While the cafe — known for its pastries, open-faced sandwiches, sidewalk seating and live music — was already closed due to the shelter-in-place order for the COVID-19 pandemic, it now appears that it won't return.
The cafe's owner, Mustapha Hakkou, says that his lease was up at the end of March, and attempts to negotiate a new lease with property owner and manager Irene Cheung were unsuccessful. He's heartbroken about the closure.
"It's not just a restaurant," he said. "It's an institution."
In an email viewed by Hoodline, Hakkou asked Cheung to lower the cafe's rent from the current $9,260 per month to $3,000 per month until the end of June, because of the COVID-19 crisis.
He then proposed gradually increasing the rent to $4,500 through October 1 and $6,000 through December 31, topping out at $7,000 per month in January 2020. After that, he'd pay an additional $250 per month with each passing year, concluding the lease in March 2025 at $8,000 per month.
"I understand that this is less than you hoped," he told Cheung. "But I cannot afford to pay as much as I did in the past, and need time for the business to come back."
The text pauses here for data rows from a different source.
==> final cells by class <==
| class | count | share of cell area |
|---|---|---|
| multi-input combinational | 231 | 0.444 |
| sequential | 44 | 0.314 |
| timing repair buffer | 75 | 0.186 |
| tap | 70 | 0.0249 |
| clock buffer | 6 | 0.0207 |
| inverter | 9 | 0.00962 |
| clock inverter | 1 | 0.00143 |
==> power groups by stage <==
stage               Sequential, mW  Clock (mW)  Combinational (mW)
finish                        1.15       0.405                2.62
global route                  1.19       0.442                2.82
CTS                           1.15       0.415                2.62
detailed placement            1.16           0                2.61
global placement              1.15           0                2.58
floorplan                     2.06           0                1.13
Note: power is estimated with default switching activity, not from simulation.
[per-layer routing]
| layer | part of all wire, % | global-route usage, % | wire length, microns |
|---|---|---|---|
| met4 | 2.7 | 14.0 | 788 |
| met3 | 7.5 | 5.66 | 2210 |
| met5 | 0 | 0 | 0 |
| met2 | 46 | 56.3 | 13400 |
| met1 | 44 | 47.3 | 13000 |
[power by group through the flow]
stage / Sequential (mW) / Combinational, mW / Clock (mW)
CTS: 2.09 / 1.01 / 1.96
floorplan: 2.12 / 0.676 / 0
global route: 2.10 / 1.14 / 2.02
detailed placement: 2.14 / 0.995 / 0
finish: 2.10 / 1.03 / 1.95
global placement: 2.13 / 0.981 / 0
===== src/rtl/winograd_seq.sv =====
// Job sequencer for the winograd pair-product datapath: streams operand
// chunks in, tracks pipeline latency with a tag shift register, accumulates.
module winograd_seq #(
  parameter  int IN_SIZE_0  = 4,
  parameter  int IN_SIZE_1  = 8,
  parameter  int ARRAY_SIZE = 8,
  parameter  int DP_LATENCY = 3,
  parameter  int MAX_CHUNKS = 16,
  parameter  int ACC_SIZE   = 32,
  localparam int OUT_SIZE   = 2 * (IN_SIZE_0 + IN_SIZE_1)
) (
  input  logic                                 clk_i,
  input  logic                                 rst_ni,
  input  logic                                 clear_i,
  winograd_seq_if.slave                        bus,
  output logic [0:ARRAY_SIZE-1][IN_SIZE_0-1:0] dp_in_0_o,
  output logic [0:ARRAY_SIZE-1][IN_SIZE_1-1:0] dp_in_1_o,
  input  logic [0:1][OUT_SIZE-1:0]             dp_out_i
);
  localparam int                    CW       = $clog2(MAX_CHUNKS + 1);
  localparam logic [CW-1:0]         MAX_N    = CW'(MAX_CHUNKS);
  localparam logic [DP_LATENCY-1:0] TAG_LAST = DP_LATENCY'(1) << (DP_LATENCY - 1);
  localparam int                    MSB      = ACC_SIZE - 1;

  typedef enum logic [1:0] {IDLE = 2'd0, RUN = 2'd1, DRAIN = 2'd2, DONE = 2'd3} state_e;

  state_e                               state_q, state_d;
  logic [CW-1:0]                        rem_q, rem_d;
  logic [DP_LATENCY-1:0]                tag_q, tag_d;
  logic [ACC_SIZE-1:0]                  acc_q, acc_d;
  logic                                 ovf_q, ovf_d;
  logic                                 cfg_ready_q, cfg_ready_d;
  logic                                 in_ready_q, in_ready_d;
  logic                                 res_valid_q, res_valid_d;
  logic [0:ARRAY_SIZE-1][IN_SIZE_0-1:0] dp_in_0_q, dp_in_0_d;
  logic [0:ARRAY_SIZE-1][IN_SIZE_1-1:0] dp_in_1_q, dp_in_1_d;

  logic [CW-1:0]       chunks_s;
  logic                in_hs_s;
  logic [ACC_SIZE-1:0] p0_s, p1_s, sum_a_s, sum_b_s;
  logic                ovf_a_s, ovf_b_s;

  assign chunks_s = (bus.cfg_chunks_i > MAX_N) ? MAX_N : bus.cfg_chunks_i;
  assign in_hs_s  = bus.in_valid_i && in_ready_q;

  // Two chained signed adds; overflow when operands agree in sign but the sum does not.
  assign p0_s    = {{(ACC_SIZE - OUT_SIZE){dp_out_i[0][OUT_SIZE-1]}}, dp_out_i[0]};
  assign p1_s    = {{(ACC_SIZE - OUT_SIZE){dp_out_i[1][OUT_SIZE-1]}}, dp_out_i[1]};
  assign sum_a_s = acc_q + p0_s;
  assign sum_b_s = sum_a_s + p1_s;
  assign ovf_a_s = (acc_q[MSB] == p0_s[MSB]) && (sum_a_s[MSB] != acc_q[MSB]);
  assign ovf_b_s = (sum_a_s[MSB] == p1_s[MSB]) && (sum_b_s[MSB] != sum_a_s[MSB]);

  always_comb begin
    state_d   = state_q;
    rem_d     = rem_q;
    tag_d     = tag_q << 1;
    acc_d     = acc_q;
    ovf_d     = ovf_q;
    dp_in_0_d = dp_in_0_q;
    dp_in_1_d = dp_in_1_q;

    if (tag_q[DP_LATENCY-1]) begin
      acc_d = sum_b_s;
      ovf_d = ovf_q | ovf_a_s | ovf_b_s;
    end else begin
      acc_d = acc_q;
    end

    case (state_q)
      IDLE: begin
        if (bus.cfg_valid_i) begin
          acc_d   = bus.cfg_corr_i;
          rem_d   = chunks_s;
          ovf_d   = 1'b0;
          tag_d   = '0;
          state_d = (chunks_s == '0) ? DONE : RUN;
        end else begin
          state_d = IDLE;
        end
      end
      RUN: begin
        if (in_hs_s) begin
          dp_in_0_d = bus.in_0_i;
          dp_in_1_d = bus.in_1_i;
          tag_d[0]  = 1'b1;
          rem_d     = rem_q - CW'(1);
          state_d   = (rem_q == CW'(1)) ? DRAIN : RUN;
        end else begin
          state_d = RUN;
        end
      end
      DRAIN:   state_d = (tag_q == TAG_LAST) ? DONE : DRAIN;
      DONE:    state_d = (res_valid_q && bus.res_ready_i) ? IDLE : DONE;
      default: state_d = IDLE;
    endcase

    // Dropping the tags is what makes in-flight datapath results harmless.
    if (clear_i) begin
      state_d = IDLE;
      tag_d   = '0;
      acc_d   = '0;
      ovf_d   = 1'b0;
      rem_d   = '0;
    end else begin
      rem_d = rem_d;
    end

    cfg_ready_d = (state_d == IDLE);
    in_ready_d  = (state_d == RUN);
    // A zero-chunk job spends one cycle in DONE before presenting its result.
    res_valid_d = (state_d == DONE) && (state_q != IDLE);
  end

  always_ff @(posedge clk_i or negedge rst_ni) begin
    if (!rst_ni) begin
      state_q     <= IDLE;
      rem_q       <= '0;
      tag_q       <= '0;
      acc_q       <= '0;
      ovf_q       <= 1'b0;
      cfg_ready_q <= 1'b1;
      in_ready_q  <= 1'b0;
      res_valid_q <= 1'b0;
      dp_in_0_q   <= '0;
      dp_in_1_q   <= '0;
    end else begin
      state_q     <= state_d;
      rem_q       <= rem_d;
      tag_q       <= tag_d;
      acc_q       <= acc_d;
      ovf_q       <= ovf_d;
      cfg_ready_q <= cfg_ready_d;
      in_ready_q  <= in_ready_d;
      res_valid_q <= res_valid_d;
      dp_in_0_q   <= dp_in_0_d;
      dp_in_1_q   <= dp_in_1_d;
    end
  end

  assign bus.cfg_ready_o = cfg_ready_q;
  assign bus.in_ready_o  = in_ready_q;
  assign bus.res_valid_o = res_valid_q;
  assign bus.res_data_o  = acc_q;
  assign bus.res_ovf_o   = ovf_q;
  assign dp_in_0_o       = dp_in_0_q;
  assign dp_in_1_o       = dp_in_1_q;
endmodule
In response, Cheung said, she offered to defer Hakkou's April and May rent to next year, allowing him to pay her back for it in full over time. But Hakkou said he's already lost too much money over the past two and a half weeks of closure, and would have to raise prices to keep up.
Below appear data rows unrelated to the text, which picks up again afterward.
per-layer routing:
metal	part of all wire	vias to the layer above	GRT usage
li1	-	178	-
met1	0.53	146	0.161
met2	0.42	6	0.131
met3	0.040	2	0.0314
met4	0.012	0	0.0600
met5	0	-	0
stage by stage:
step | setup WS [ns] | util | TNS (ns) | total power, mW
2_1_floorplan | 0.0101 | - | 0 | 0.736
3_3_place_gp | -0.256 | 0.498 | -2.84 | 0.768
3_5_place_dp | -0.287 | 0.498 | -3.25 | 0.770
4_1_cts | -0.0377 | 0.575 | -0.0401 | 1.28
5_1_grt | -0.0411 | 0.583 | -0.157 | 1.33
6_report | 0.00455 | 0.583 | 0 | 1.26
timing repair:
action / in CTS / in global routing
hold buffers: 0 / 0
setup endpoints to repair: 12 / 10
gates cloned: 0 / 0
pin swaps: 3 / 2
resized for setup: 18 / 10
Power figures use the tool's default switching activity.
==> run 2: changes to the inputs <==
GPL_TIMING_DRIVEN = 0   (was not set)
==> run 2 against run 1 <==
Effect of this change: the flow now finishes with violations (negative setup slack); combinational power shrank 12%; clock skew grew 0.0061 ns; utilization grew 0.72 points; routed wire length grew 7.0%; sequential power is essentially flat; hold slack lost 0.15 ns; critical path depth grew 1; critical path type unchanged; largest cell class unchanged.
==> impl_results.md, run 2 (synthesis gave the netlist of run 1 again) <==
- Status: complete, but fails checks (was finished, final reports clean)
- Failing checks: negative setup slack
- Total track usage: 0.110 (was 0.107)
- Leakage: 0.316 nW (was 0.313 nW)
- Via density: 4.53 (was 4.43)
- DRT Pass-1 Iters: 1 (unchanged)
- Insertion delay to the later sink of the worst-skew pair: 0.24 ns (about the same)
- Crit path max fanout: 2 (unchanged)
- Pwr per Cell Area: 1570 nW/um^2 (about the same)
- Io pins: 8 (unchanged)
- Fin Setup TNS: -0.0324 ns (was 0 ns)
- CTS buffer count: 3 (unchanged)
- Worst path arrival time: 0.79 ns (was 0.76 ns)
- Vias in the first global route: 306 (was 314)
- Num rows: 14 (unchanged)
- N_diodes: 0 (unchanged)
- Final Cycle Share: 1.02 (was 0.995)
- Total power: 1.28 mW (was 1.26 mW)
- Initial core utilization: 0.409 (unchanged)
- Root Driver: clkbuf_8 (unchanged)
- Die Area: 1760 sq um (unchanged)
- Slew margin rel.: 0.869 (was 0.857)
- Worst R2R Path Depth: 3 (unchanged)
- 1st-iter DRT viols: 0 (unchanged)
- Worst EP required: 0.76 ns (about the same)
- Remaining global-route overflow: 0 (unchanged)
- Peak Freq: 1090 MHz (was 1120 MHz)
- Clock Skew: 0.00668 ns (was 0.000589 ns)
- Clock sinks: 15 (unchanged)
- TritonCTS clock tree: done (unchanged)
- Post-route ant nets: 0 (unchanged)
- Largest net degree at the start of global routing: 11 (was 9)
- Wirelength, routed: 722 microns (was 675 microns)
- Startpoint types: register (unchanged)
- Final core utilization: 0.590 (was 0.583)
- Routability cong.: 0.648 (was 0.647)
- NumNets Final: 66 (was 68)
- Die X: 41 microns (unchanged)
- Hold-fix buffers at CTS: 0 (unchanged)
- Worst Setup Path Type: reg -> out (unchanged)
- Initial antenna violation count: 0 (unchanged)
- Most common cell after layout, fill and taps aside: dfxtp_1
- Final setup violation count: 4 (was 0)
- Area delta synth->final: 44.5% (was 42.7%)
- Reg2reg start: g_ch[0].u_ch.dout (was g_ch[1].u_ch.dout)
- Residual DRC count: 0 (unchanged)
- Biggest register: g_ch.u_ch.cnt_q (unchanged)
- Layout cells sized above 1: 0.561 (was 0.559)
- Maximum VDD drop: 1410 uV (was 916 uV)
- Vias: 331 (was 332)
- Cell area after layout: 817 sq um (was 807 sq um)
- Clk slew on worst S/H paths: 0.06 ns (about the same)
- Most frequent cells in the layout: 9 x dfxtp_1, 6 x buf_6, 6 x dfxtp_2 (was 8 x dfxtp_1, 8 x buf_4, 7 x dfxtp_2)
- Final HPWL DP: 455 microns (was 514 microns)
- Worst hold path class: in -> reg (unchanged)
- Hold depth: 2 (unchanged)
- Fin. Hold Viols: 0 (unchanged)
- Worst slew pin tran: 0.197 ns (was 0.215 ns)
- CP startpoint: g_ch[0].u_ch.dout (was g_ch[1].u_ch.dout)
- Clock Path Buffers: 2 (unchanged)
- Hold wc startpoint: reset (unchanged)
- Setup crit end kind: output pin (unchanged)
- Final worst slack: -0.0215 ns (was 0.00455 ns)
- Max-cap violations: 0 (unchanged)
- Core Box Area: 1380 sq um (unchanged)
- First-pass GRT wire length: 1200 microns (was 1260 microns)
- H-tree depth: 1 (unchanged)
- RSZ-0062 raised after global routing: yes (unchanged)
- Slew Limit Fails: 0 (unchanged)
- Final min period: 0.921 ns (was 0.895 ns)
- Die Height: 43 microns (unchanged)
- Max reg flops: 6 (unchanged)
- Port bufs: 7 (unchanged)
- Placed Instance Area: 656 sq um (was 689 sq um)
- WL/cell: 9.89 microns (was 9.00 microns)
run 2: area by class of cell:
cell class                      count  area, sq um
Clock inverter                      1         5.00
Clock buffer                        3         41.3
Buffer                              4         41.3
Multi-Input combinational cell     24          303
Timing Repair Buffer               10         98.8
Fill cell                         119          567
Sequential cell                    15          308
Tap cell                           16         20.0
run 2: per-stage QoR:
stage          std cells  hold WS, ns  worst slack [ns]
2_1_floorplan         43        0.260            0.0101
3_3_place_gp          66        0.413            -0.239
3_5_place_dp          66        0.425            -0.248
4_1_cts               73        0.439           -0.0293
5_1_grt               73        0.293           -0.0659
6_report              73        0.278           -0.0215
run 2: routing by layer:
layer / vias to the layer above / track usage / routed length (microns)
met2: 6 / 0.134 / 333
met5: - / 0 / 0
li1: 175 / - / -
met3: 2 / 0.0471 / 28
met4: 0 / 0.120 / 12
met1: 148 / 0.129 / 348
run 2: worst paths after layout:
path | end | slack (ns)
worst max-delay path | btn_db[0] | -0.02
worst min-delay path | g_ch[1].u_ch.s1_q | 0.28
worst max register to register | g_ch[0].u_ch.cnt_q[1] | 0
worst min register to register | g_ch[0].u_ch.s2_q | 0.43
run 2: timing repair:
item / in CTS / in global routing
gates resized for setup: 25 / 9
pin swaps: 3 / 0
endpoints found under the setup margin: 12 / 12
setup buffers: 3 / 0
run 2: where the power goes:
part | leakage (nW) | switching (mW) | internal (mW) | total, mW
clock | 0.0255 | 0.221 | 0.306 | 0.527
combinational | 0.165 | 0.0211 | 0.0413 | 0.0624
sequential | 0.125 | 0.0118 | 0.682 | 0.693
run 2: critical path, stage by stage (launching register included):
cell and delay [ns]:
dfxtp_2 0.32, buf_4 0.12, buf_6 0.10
"I refuse to raise my prices," Hakkou said. "The menu is perfect for my customers."
He's since cleared the space of its fixtures, though he's still holding out hope that he might be able to return if a new 10-year lease can be worked out. If not, he hopes to find another spot in the Lower Haight, to which he feels a strong connection. (Moving to another neighborhood is "not who I am," he said.)
For her part, Cheung said she "was very happy with him as a tenant," and wishes him luck in the future.
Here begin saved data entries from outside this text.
**config.mk**
```make
export PLATFORM = sky130hd
export DESIGN_NAME = upp_frame_rx
export DESIGN_NICKNAME = d
export VERILOG_FILES = /design/src/rtl/upp_pkg.sv /design/src/rtl/upp_req_timer.sv /design/src/rtl/upp_frame_rx.sv
export SDC_FILE = /design/constraint.sdc
export NUM_CORES = 1
export LEC_CHECK = 0
export BUFFER_PORTS_ARGS = -buffer_cell sky130_fd_sc_hd__buf_2
export CORE_ASPECT_RATIO = 1.2
export CORE_UTILIZATION = 45
export CTS_CLUSTER_DIAMETER = 60
export DETAILED_ROUTE_END_ITERATION = 10
export PLACE_DENSITY = 0.63
export SLEW_MARGIN = 20
export SYNTH_ARGS = -nofsm -noshare
export SYNTH_HDL_FRONTEND = slang
export SYNTH_SLANG_ARGS = --single-unit
```
**constraint.sdc**
```tcl
create_clock -name iCLK -period 2.7 [get_ports iCLK]
set_input_delay 0.135 -clock iCLK [delete_from_list [all_inputs] [get_ports iCLK]]
set_output_delay 0.135 -clock iCLK [all_outputs]
set_load 0.05 [all_outputs]
```
**src/rtl/upp_pkg.sv**
```systemverilog
// Shared definitions for the uPP receive path: FSM states, error bit
// positions, default sync word and the running-checksum type.
package upp_pkg;

  typedef enum logic [2:0] {
    IDLE,
    REQ,
    WAIT_SYNC,
    DISCARD,
    NUM,
    PAYLOAD,
    CSUM,
    GAP
  } state_t;

  localparam int unsigned ERR_SYNC    = 0;
  localparam int unsigned ERR_CSUM    = 1;
  localparam int unsigned ERR_TIMEOUT = 2;
  localparam int unsigned ERR_SEQ     = 3;

  localparam logic [15:0] DEFAULT_SYNC_WORD = 16'hF5F5;

  localparam int unsigned CSUM_W = 16;
  typedef logic [CSUM_W-1:0] csum_t;

  // Modular word sum used for the frame checksum
  function automatic csum_t csumAdd(input csum_t acc, input logic [15:0] word);
    return acc + csum_t'(word);
  endfunction

endpackage

```
**src/rtl/upp_req_timer.sv**
```systemverilog
// Down-counter that times the request (oREQ high) and gap (oREQ low)
// windows. iLOAD presets the count; oDONE flags the last cycle of a window.
module upp_req_timer #(
  parameter int unsigned W = 9
) (
  input  logic         iCLK,
  input  logic         iRST_N,
  input  logic         iLOAD,
  input  logic [W-1:0] iLEN,
  output logic         oDONE
);

  logic [W-1:0] count;

  // Preload on iLOAD, otherwise count down and rest at zero
  always_ff @(posedge iCLK or negedge iRST_N) begin
    if (!iRST_N) begin
      count <= '0;
    end else if (iLOAD) begin
      count <= iLEN;
    end else if (count != '0) begin
      count <= count - W'(1);
    end
  end

  // A window loaded with N lasts exactly N cycles
  assign oDONE = (count <= W'(1));

endmodule

```
**src/rtl/upp_frame_rx.sv**
```systemverilog
// DSP-side uPP frame receiver: requests a frame from the bridge, checks
// sync / length / checksum (and optionally sequence), and streams the
// payload out with frame status.
// Optional feature: define UPP_RX_SEQ_CHECK_EN to enable frame-number
// sequence checking (oERR[3]); otherwise the frame number is ignored.
module upp_frame_rx
  import upp_pkg::*;
#(
  parameter logic [15:0] FRAME_WORDS = 16'd34,
  parameter logic [15:0] SYNC_WORD   = DEFAULT_SYNC_WORD,
  parameter logic [8:0]  REQ_LENGTH  = 9'd200,
  parameter logic [8:0]  GAP_LENGTH  = 9'd200,
  parameter logic [15:0] TIMEOUT     = 16'd4096
) (
  input  logic        iCLK,
  input  logic        iRST_N,
  input  logic [15:0] iDATA_UPP,
  input  logic        iENA,
  output logic        oREQ,
  output logic [15:0] oDATA,
  output logic        oVALID,
  output logic        oSOF,
  output logic        oEOF,
  output logic        oFRAME_OK,
  output logic [3:0]  oERR,
  output logic [15:0] oFRAME_CNT
);

  state_t      state;
  logic [15:0] s1Data;
  logic        s1Ena;
  csum_t       sum;
  logic [15:0] payIdx;
  logic [15:0] toCnt;
  logic        timerLoad;
  logic [8:0]  timerLen;
  logic        timerDone;
  logic        csumOk;
  logic        seqBad;
  logic        lastPay;
  logic        toHit;

`ifdef UPP_RX_SEQ_CHECK_EN
  logic [15:0] frameNum;
  logic [15:0] expNum;
  logic        seqKnown;
  assign seqBad = seqKnown && (frameNum != expNum);
`else
  assign seqBad = 1'b0;
`endif

  assign csumOk  = (s1Data == sum);
  assign lastPay = (payIdx == FRAME_WORDS - 16'd4);
  assign toHit   = (toCnt == TIMEOUT - 16'd1);

  // Input stage: every decision is taken on the registered word/enable
  always_ff @(posedge iCLK or negedge iRST_N) begin
    if (!iRST_N) begin
      s1Data <= '0;
      s1Ena  <= 1'b0;
    end else begin
      s1Data <= iDATA_UPP;
      s1Ena  <= iENA;
    end
  end

  // Timer stays preloaded outside REQ/GAP so every entry into GAP starts a
  // full window without the FSM having to name each entry path.
  always_comb begin
    timerLoad = 1'b1;
    timerLen  = GAP_LENGTH;
    case (state)
      IDLE:    timerLen = REQ_LENGTH;
      REQ:     timerLoad = 1'b0;
      GAP: begin
        timerLoad = timerDone;
        timerLen  = REQ_LENGTH;
      end
      default: ;
    endcase
  end

  upp_req_timer #(.W(9)) uTimer (
    .iCLK  (iCLK),
    .iRST_N(iRST_N),
    .iLOAD (timerLoad),
    .iLEN  (timerLen),
    .oDONE (timerDone)
  );

  // Frame FSM with registered outputs
  always_ff @(posedge iCLK or negedge iRST_N) begin
    if (!iRST_N) begin
      state      <= IDLE;
      oREQ       <= 1'b0;
      oDATA      <= '0;
      oVALID     <= 1'b0;
      oSOF       <= 1'b0;
      oEOF       <= 1'b0;
      oFRAME_OK  <= 1'b0;
      oERR       <= '0;
      oFRAME_CNT <= '0;
      sum        <= '0;
      payIdx     <= '0;
      toCnt      <= '0;
`ifdef UPP_RX_SEQ_CHECK_EN
      frameNum   <= '0;
      expNum     <= '0;
      seqKnown   <= 1'b0;
`endif
    end else begin
      oREQ      <= (state == REQ);
      oVALID    <= 1'b0;
      oSOF      <= 1'b0;
      oEOF      <= 1'b0;
      oFRAME_OK <= 1'b0;
      oERR      <= '0;
      case (state)
        IDLE: state <= REQ;
        REQ, WAIT_SYNC: begin
          if (s1Ena) begin
            if (s1Data == SYNC_WORD) begin
              state <= NUM;
              toCnt <= '0;
            end else begin
              oERR[ERR_SYNC] <= 1'b1;
              state          <= DISCARD;
            end
          end else if (state == REQ && timerDone) begin
            state <= WAIT_SYNC;
          end
        end
        DISCARD: if (!s1Ena) state <= GAP;
        NUM, PAYLOAD, CSUM: begin
          if (s1Ena) begin
            toCnt <= '0;
            if (state == NUM) begin
`ifdef UPP_RX_SEQ_CHECK_EN
              frameNum <= s1Data;
`endif
              sum    <= '0;
              payIdx <= '0;
              state  <= PAYLOAD;
            end else if (state == PAYLOAD) begin
              oDATA  <= s1Data;
              oVALID <= 1'b1;
              oSOF   <= (payIdx == '0);
              oEOF   <= lastPay;
              sum    <= csumAdd(sum, s1Data);
              payIdx <= payIdx + 16'd1;
              if (lastPay) state <= CSUM;
            end else begin
              oERR[ERR_CSUM] <= !csumOk;
              oERR[ERR_SEQ]  <= seqBad;
              if (csumOk && !seqBad) begin
                oFRAME_OK  <= 1'b1;
                oFRAME_CNT <= oFRAME_CNT + 16'd1;
              end
`ifdef UPP_RX_SEQ_CHECK_EN
              if (csumOk) begin
                expNum   <= frameNum + 16'd1;
                seqKnown <= 1'b1;
              end
`endif
              state <= GAP;
            end
          end else if (toHit) begin
            oERR[ERR_TIMEOUT] <= 1'b1;
            oEOF  <= (state == CSUM) || (state == PAYLOAD && payIdx != '0);
            toCnt <= '0;
            state <= GAP;
          end else begin
            toCnt <= toCnt + 16'd1;
          end
        end
        GAP: if (timerDone) state <= REQ;
        default: state <= IDLE;
      endcase
    end
  end

endmodule

```
==> impl_metrics.sql <==
INSERT INTO impl_metrics (metric_group, metric, value, unit) VALUES
('outcome', 'run_status', 'completed', ''),
('drt', 'detail_route.iter0.violations', '184', ''),
('critical_path', 'setup.worst_path.class', 'register to register', ''),
('floorplan', 'boundaryPins', '60', ''),
('yosys', 'seq_area_frac_synth', '50.33', '%'),
('layout', 'multi_input_comb_area', '2709', 'µm²'),
('critical_path', 'critPathMaxFanout', '3', ''),
('timing', 'final_min_period_over_clock_period', '89.96', '%'),
('drt', 'wl_met3', '419', 'µm'),
('critical_path', 'kind_of_capture_point_of_the_worst_setup_path', 'register', ''),
('clocking', 'cts_inserted_buffers', '17', ''),
('grt', 'grt_first_pass_wirelength', '21.16', 'mm'),
('grt', 'grt-ovfl-total', '0', ''),
('yosys', 'postSynthCellCount', '594', ''),
('place', 'detailed_place.area', '6279', 'µm²'),
('timing', 'finalClockSkew', '0.005918', 'ns'),
('place', 'place.detailed.instances', '807', ''),
('yosys', 'post_synth_num_cell_types', '60', ''),
('critical_path', 'depth_of_the_worst_register_to_register_path', '10', ''),
('min_path', 'hold_path_class', 'input port to async pin', ''),
('yosys', 'yosys.area_share.adder', '5.464', '%'),
('flow_run', 'maxCapViolations', '0', ''),
('place', 'hpwl', '8.559', 'mm'),
('floorplan', 'row_count', '45', ''),
('drt', 'via_per_inst', '5.388', ''),
('floorplan', 'die_area', '13390', 'µm²'),
('yosys', 'synth_xor_area_share', '5.872', '%'),
('critical_path', 'startpoint_type', 'register', ''),
('drt', 'routed_wirelength', '12.45', 'mm'),
('yosys', 'synthFlopType', 'sky130_fd_sc_hd__dfrtp_1', ''),
('clocking', 'cts_tree', 'built', ''),
('drt', 'routed.top_layer', 'met4', ''),
('drt', 'remaining_drc_errors', '0', ''),
('grt', 'grt_max_degree', '52', ''),
('critical_path', 'cp_data_arrival_time', '2.73', 'ns'),
('clocking', 'clock-sinks', '117', ''),
('layout', 'layout-drive-gt1-share', '15.94', '%'),
('yosys', 'synth_simple_gate_area_share', '21.92', '%'),
('clocking', 'clkLatencyLatePin', '0.41', 'ns'),
('yosys', 'synthArstFlopShare', '100.0', '%'),
('timing', 'worst_slew_margin_relative_to_its_limit', '30.48', '%'),
('floorplan', 'fp.coreArea', '12610', 'µm²'),
('timing', 'grt_setup_unrepaired', 'no', ''),
('layout', 'final_net_count', '723', ''),
('critical_path', 'critPathRequiredTime', '3.00', 'ns'),
('clocking', 'ctsLongestPathBuffers', '2', ''),
('timing', 'setup_total_negative_slack', '0', 'ns'),
('clocking', 'clockRootBuffer', 'sky130_fd_sc_hd__clkbuf_16', ''),
('drt', 'drt-pass1-iter-count', '4', ''),
('layout', 'areaGrowthSynthToFinish', '19.77', '%'),
('yosys', 'synth_enable_flop_cells', '0', ''),
('drt', 'met1_length', '5.479', 'mm'),
('yosys', 'netlist_area_before_placement', '5817', 'µm²'),
('yosys', 'muxShareOfSynthArea', '0.5378', '%'),
('yosys', 'compound_gate_fraction_of_synth_area', '12.71', '%'),
('clocking', 'cts_clock_pin_slew_for_the_worst_setup_and_hold_paths', '0.05', 'ns'),
('power', 'powerDensity', '963.8', 'nW/µm²'),
('grt', 'grtUsageTotal', '20.01', '%'),
('grt', 'vias_in_the_first_global_route', '4629', ''),
('layout', 'layout.cells.non_filler', '854', ''),
('drt', 'vias', '4601', ''),
('yosys', 'yosys_warnings', '0', ''),
('timing', 'finalSetupViolCount', '0', ''),
('layout', 'post_route_standard_cell_area_excluding_fillers', '6967', 'µm²'),
('floorplan', 'start_util', '46.12', '%'),
('yosys', 'postSynthAreaPerCell', '9.793', 'µm²'),
('layout', 'filler_cell_count', '1154', ''),
('timing', 'period_minus_slack', '2.429', 'ns'),
('power', 'ir_worst_vdd', '521.2', 'µV'),
('drt', 'ant_nets', '0', ''),
('timing', 'worst_pin_slew', '1.036', 'ns');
When it opened in May 2005, Cafe du Soleil was originally part of the La Boulange family of cafes. But in 2012, Hakkou bought out co-owner Bay Bread LLC's stake, after it was acquired by Starbucks. (The acquisition ultimately flamed out, with some of the La Boulange cafes reopening as La Boulangerie de San Francisco.)
Over the years, it's become a neighborhood favorite for live music and poetry readings, as well as for everyday gatherings. Hakkou said he's witnessed kids grow up, couples get married and favorite customers passing away.
"That's 15 years of my life," he said. "We are family."
The people he's saddest for, he said, are patrons with roommates, who frequently came to the café because they didn't have any other space to hang out with their laptops.
"I took a part of their routine away."